Purification of estrogen receptors from MCF-7 human breast cancer cells.

We have partially purified human estrogen receptor from MCF-7 breast cancer cells in order to further characterize the chemical and biological properties of the receptor and to prepare specific receptor antibodies for radioimmunoassay. The estrogen receptor from MCF-7 cell cytosol was purified 1,166-fold (27% recovery) over starting cytosol by combining ammonium sulfate precipitation, affinity chromatography, and Sephadex G-100 gel filtration. The affinity resin consisted of estrone 17-(O-carboxymethyl)oxime:bovine serum albumin: Sepharose 4B. Under high salt conditions, the molecular weight of the purified receptor is 50,000 and is identical to that obtained on chromatography of crude cytosol. Sucrose density gradient centrifugation also revealed the purified receptor sedimenting at the same position as the crude cytosol receptor. The following methods to purify crude cytosol estrogen receptors are much less effective. (a) With DNA-cellulose chromatography, KCl elution revealed peaks at 0.04 M KCl (11-fold purification) and 0.22 M KCl (12.5-fold purification).

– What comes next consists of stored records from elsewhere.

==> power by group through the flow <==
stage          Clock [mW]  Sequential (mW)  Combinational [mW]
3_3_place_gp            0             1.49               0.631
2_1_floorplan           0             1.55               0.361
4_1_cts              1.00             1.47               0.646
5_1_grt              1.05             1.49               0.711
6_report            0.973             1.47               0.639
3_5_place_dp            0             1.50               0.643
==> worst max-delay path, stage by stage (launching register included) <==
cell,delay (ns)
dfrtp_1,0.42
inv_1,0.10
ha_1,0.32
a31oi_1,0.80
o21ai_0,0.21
File: config.mk
export PLATFORM = sky130hd
export DESIGN_NAME = mem_req_gen
export DESIGN_NICKNAME = d
export VERILOG_FILES = /design/src/rtl/mem_proto_pkg.sv /design/src/rtl/mem_tx_chan.sv /design/src/rtl/mem_req_gen.sv
export SDC_FILE = /design/constraint.sdc
export NUM_CORES = 1
export LEC_CHECK = 0
export CELL_PAD_IN_SITES_DETAIL_PLACEMENT = 0
export CELL_PAD_IN_SITES_GLOBAL_PLACEMENT = 2
export CORE_MARGIN = 3
export CORE_UTILIZATION = 40
export CTS_BUF_LIST = sky130_fd_sc_hd__clkbuf_4 sky130_fd_sc_hd__clkbuf_8
export DETAILED_ROUTE_END_ITERATION = 10
export PLACE_DENSITY_LB_ADDON = 0.1
export SETUP_SLACK_MARGIN = 0.1
export SKIP_LAST_GASP = 1
export SLEW_MARGIN = 40
export SYNTH_ARGS = -nofsm -noshare
export SYNTH_HDL_FRONTEND = slang
export SYNTH_SLANG_ARGS = --single-unit
File: constraint.sdc
create_clock -name clock -period 3.6 [get_ports clock]
set_input_delay 0.72 -clock clock [delete_from_list [all_inputs] [get_ports clock]]
set_output_delay 0.72 -clock clock [all_outputs]
set_load 0.005 [all_outputs]
--- config.mk ---
export PLATFORM = sky130hd
export DESIGN_NAME = i2c_bus_monitor
export DESIGN_NICKNAME = d
export VERILOG_FILES = /design/src/rtl/i2c_bus_monitor.sv
export SDC_FILE = /design/constraint.sdc
export NUM_CORES = 1
export LEC_CHECK = 0
export CAP_MARGIN = 20
export CORE_UTILIZATION = 64
export DETAILED_ROUTE_END_ITERATION = 8
export PLACE_DENSITY = 0.85
export SYNTH_ARGS = -nofsm -noshare
export SYNTH_HDL_FRONTEND = slang
export SYNTH_SLANG_ARGS = --single-unit
export TNS_END_PERCENT = 100
--- constraint.sdc ---
create_clock -name clk -period 3.9 [get_ports clk]
set_input_delay 0.585 -clock clk [delete_from_list [all_inputs] [get_ports clk]]
set_output_delay 0.585 -clock clk [all_outputs]
set_load 0.03 [all_outputs]
<file path="config.mk">
export PLATFORM = sky130hd
export DESIGN_NAME = mem_port_arbiter_flat
export DESIGN_NICKNAME = d
export VERILOG_FILES = /design/src/rtl/mem_port_arbiter_if.sv /design/src/rtl/mem_port_arbiter.sv /design/src/flat_wrapper.sv
export SDC_FILE = /design/constraint.sdc
export NUM_CORES = 1
export LEC_CHECK = 0
export ABC_AREA = 1
export BUFFER_PORTS_ARGS = -buffer_cell sky130_fd_sc_hd__buf_2
export CAP_MARGIN = 20
export CORE_ASPECT_RATIO = 2
export CORE_UTILIZATION = 52
export CTS_BUF_LIST = sky130_fd_sc_hd__clkbuf_4
export DETAILED_ROUTE_END_ITERATION = 16
export PLACE_DENSITY = 0.88
export SYNTH_ARGS = -nofsm -noshare
export SYNTH_HDL_FRONTEND = slang
export SYNTH_SLANG_ARGS = --single-unit
</file>
<file path="constraint.sdc">
create_clock -name clk -period 7.05 [get_ports clk]
set_input_delay 0.3525 -clock clk [delete_from_list [all_inputs] [get_ports clk]]
set_output_delay 0.3525 -clock clk [all_outputs]
set_load 0.005 [all_outputs]
</file>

This could not be combined sequentially with affinity chromatography because high salt conditions were required for affinity elution, and removal of salt by dialysis caused the receptor to adhere to the tubing. (b) With hydroxylapatite chromatography, phosphate elution revealed peaks at 0.12 M phosphate (1.1-fold purification) and 0.175 M phosphate (1.1-fold purification). (c) With phosphocellulose chromatography, KCl elution revealed only one peak at 0.18 M KCl (1.6-fold purification). (d) With diethylaminoethyl cellulose chromatography, KCl elution revealed 4 peaks at 0.025 M (1-fold purification), 0.12 M (1.27-fold purification), 0.14 M (1.28-fold purification), and 0.2 M (0.36-fold purification).